Entenda-se assim, portanto, o trabalho que o contrabaixista Bernardo Moreira tem procurado fazer a partir do reportório de Carlos Paredes como parte dessa séria busca de uma outra identidade. Talvez procurando encontrar nos sons que emanam das vielas que circundam o Quebra Costas de Coimbra ou que serpenteiam no Bairro Alto de Lisboa uma alternativa a essa mítica Tin Pan Alley. Equipado com as “ferramentas” do jazz e as composições de um mestre que tendo nascido no seio de uma tradição cristalizada ousou, ainda assim, a invenção mais pura, o sexteto de Bernardo Moreira consegue aqui um assinalável triunfo. 

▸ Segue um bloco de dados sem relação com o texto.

==> config.mk <==
export PLATFORM = sky130hd
export DESIGN_NAME = clock_time_counter
export DESIGN_NICKNAME = d
export VERILOG_FILES = /design/src/rtl/clock_time_counter.sv
export SDC_FILE = /design/constraint.sdc
export NUM_CORES = 1
export LEC_CHECK = 0
export ABC_AREA = 1
export CAP_MARGIN = 20
export CORE_MARGIN = 4
export CORE_UTILIZATION = 57
export DETAILED_ROUTE_END_ITERATION = 10
export DONT_BUFFER_PORTS = 1
export PLACE_DENSITY = 0.79
export REMOVE_ABC_BUFFERS = 1
export SLEW_MARGIN = 0
export SYNTH_ARGS = -nofsm -noshare
export SYNTH_HDL_FRONTEND = slang
export SYNTH_SLANG_ARGS = --single-unit
==> constraint.sdc <==
create_clock -name i_clk -period 1.5 [get_ports i_clk]
set_input_delay 0.3 -clock i_clk [delete_from_list [all_inputs] [get_ports i_clk]]
set_output_delay 0.3 -clock i_clk [all_outputs]
set_load 0.01 [all_outputs]
==> src/rtl/clock_time_counter.sv <==
// Time-of-day counter in packed BCD with a tick prescaler and a set mode driven by button pulses.
// CLOCK_12H_EN selects 12-hour format with a live PM flag; when it is undefined, hours run 00-23.
module clock_time_counter #(
  parameter int unsigned TICK_DIV = 1
) (
  input  logic       i_clk,
  input  logic       i_reset,
  input  logic       i_tick,
  input  logic       i_set_en,
  input  logic       i_inc_min,
  input  logic       i_inc_hr,
  output logic [7:0] o_sec_bcd,
  output logic [7:0] o_min_bcd,
  output logic [7:0] o_hr_bcd,
  output logic       o_pm,
  output logic       o_day_tick
);

`ifdef CLOCK_12H_EN
  localparam bit         HR12     = 1'b1;
  localparam logic [7:0] HR_RESET = 8'h12;
  localparam logic [7:0] HR_LAST  = 8'h11;
`else
  localparam bit         HR12     = 1'b0;
  localparam logic [7:0] HR_RESET = 8'h00;
  localparam logic [7:0] HR_LAST  = 8'h23;
`endif

  localparam logic [7:0] PRESC_MAX = 8'(TICK_DIV - 1);

  logic [7:0] presc_q, presc_d;
  logic [7:0] sec_q, sec_d;
  logic [7:0] min_q, min_d;
  logic [7:0] hr_q, hr_d;
  logic       pm_q, pm_d;
  logic       day_q, day_d;

  function automatic logic [7:0] bcd_inc(input logic [7:0] v);
    if (v[3:0] == 4'd9) return {v[7:4] + 4'd1, 4'd0};
    else                return {v[7:4], v[3:0] + 4'd1};
  endfunction

  function automatic logic [7:0] ms_inc(input logic [7:0] v);
    return (v == 8'h59) ? 8'h00 : bcd_inc(v);
  endfunction

  // 12-hour sequence is 12, 01 .. 11; 24-hour sequence is 00 .. 23.
  function automatic logic [7:0] hr_inc(input logic [7:0] v);
    if (HR12) return (v == 8'h12) ? 8'h01 : bcd_inc(v);
    else      return (v == 8'h23) ? 8'h00 : bcd_inc(v);
  endfunction

  always_comb begin
    presc_d = presc_q;
    sec_d   = sec_q;
    min_d   = min_q;
    hr_d    = hr_q;
    pm_d    = pm_q;
    day_d   = 1'b0;
    if (i_set_en) begin
      presc_d = 8'd0;
      sec_d   = 8'h00;
      if (i_inc_min) min_d = ms_inc(min_q);
      if (i_inc_hr) begin
        hr_d = hr_inc(hr_q);
        if (HR12 && hr_q == 8'h11) pm_d = ~pm_q;
      end
    end else if (i_tick) begin
      if (presc_q == PRESC_MAX) begin
        presc_d = 8'd0;
        sec_d   = ms_inc(sec_q);
        if (sec_q == 8'h59) begin
          min_d = ms_inc(min_q);
          if (min_q == 8'h59) begin
            hr_d = hr_inc(hr_q);
            if (HR12 && hr_q == 8'h11) pm_d = ~pm_q;
            // Midnight: last hour of the day, and in 12-hour mode only the PM half.
            day_d = (hr_q == HR_LAST) && (!HR12 || pm_q);
          end
        end
      end else begin
        presc_d = 8'(presc_q + 8'd1);
      end
    end
  end

  always_ff @(posedge i_clk) begin
    if (i_reset) begin
      presc_q <= 8'd0;
      sec_q   <= 8'h00;
      min_q   <= 8'h00;
      hr_q    <= HR_RESET;
      pm_q    <= 1'b0;
      day_q   <= 1'b0;
    end else begin
      presc_q <= presc_d;
      sec_q   <= sec_d;
      min_q   <= min_d;
      hr_q    <= hr_d;
      pm_q    <= pm_d;
      day_q   <= day_d;
    end
  end

  assign o_sec_bcd  = sec_q;
  assign o_min_bcd  = min_q;
  assign o_hr_bcd   = hr_q;
  assign o_pm       = pm_q;
  assign o_day_tick = day_q;

endmodule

A ladear Moreira estão o baterista Joel Silva, o guitarrista Mário Degado, o pianista Ricardo Dias, o saxofonista Tomás Marques e o trompetista João Moreira. E se as composições existem preservadas no âmbar da nossa memória colectiva, os arranjos esses são filigrana nova, entrançados harmónicos originais que, de facto, fazem bem mais do que propor uma toada jazzy ou loungey para o imponente melodismo de Paredes. Nos uníssonos pontuais dos sopros, Moreira parece querer desenhar uma outra forma de expor os temas que nasciam dos longos dedos do mestre, sempre curvado sobre o seu instrumento, sempre capaz de insuflar o sopro da sua própria respiração naquela vibração tão nobre das suas cordas de aço. Cada músico aqui é também, evidentemente, solista capaz, todos sintonizados com o lado mais lírico da obra do homem dos movimentos perpétuos. E se cada um parte para esta aventura de se posicionar Entre Paredes, como o título sugere, assumindo plenamente que está a entrar em “edifício” artístico alheio, também não há da parte de nenhum deles pejo algum em escancarar as portas e as janelas para permitir a entrada de uma nova luz. 

Nesse sentido, a esplendorosa versão de “Verdes Anos” é sintomática desse fundo pensamento que Moreira devotou a esta tarefa ambiciosa de reimaginar a obra do mestre no contexto de uma outra linguagem, com o trompete pleno de poesia de João Moreira a sublinhar de forma tão inteligente quanto subtil as evidentes ligações entre o maior dos “standards” de Paredes e o clássico “Summertime” de Gershwin adicionando à “festa” para os nossos ouvidos algo da solenidade que Miles imprimiu à sua leitura do “Concierto de Aranjuez”.

Outra peça triunfalmente reinventada é “A Morte Saiu À Rua”, criação gigante de José Afonso, que aqui renasce no piano de Ricardo Dias, pleno de vibração e vida, depois é reafirmada no uníssono dos sopros (delicadamente sublinhados em contraponto pela guitarra) antes do alto de Tomás Marques nos oferecer um belíssimo solo a que o piano responde depois com outra lírica abordagem à comovente melodia originalmente gizada pela dor de Zeca. E depois há a bateria de Joel Silva, a mergulhar no balanço dos nossos modos populares, tão longe do swing nascido na Congo Square quanto é possível a alguém que há-de ter acordado muitas manhãs com o ribombar dos gaiteiros que percorriam as mesmas ruas onde, em tempos de má memória, a morte por vezes andava à solta.

Não há dúvidas aqui: este jazz é mesmo “nosso”.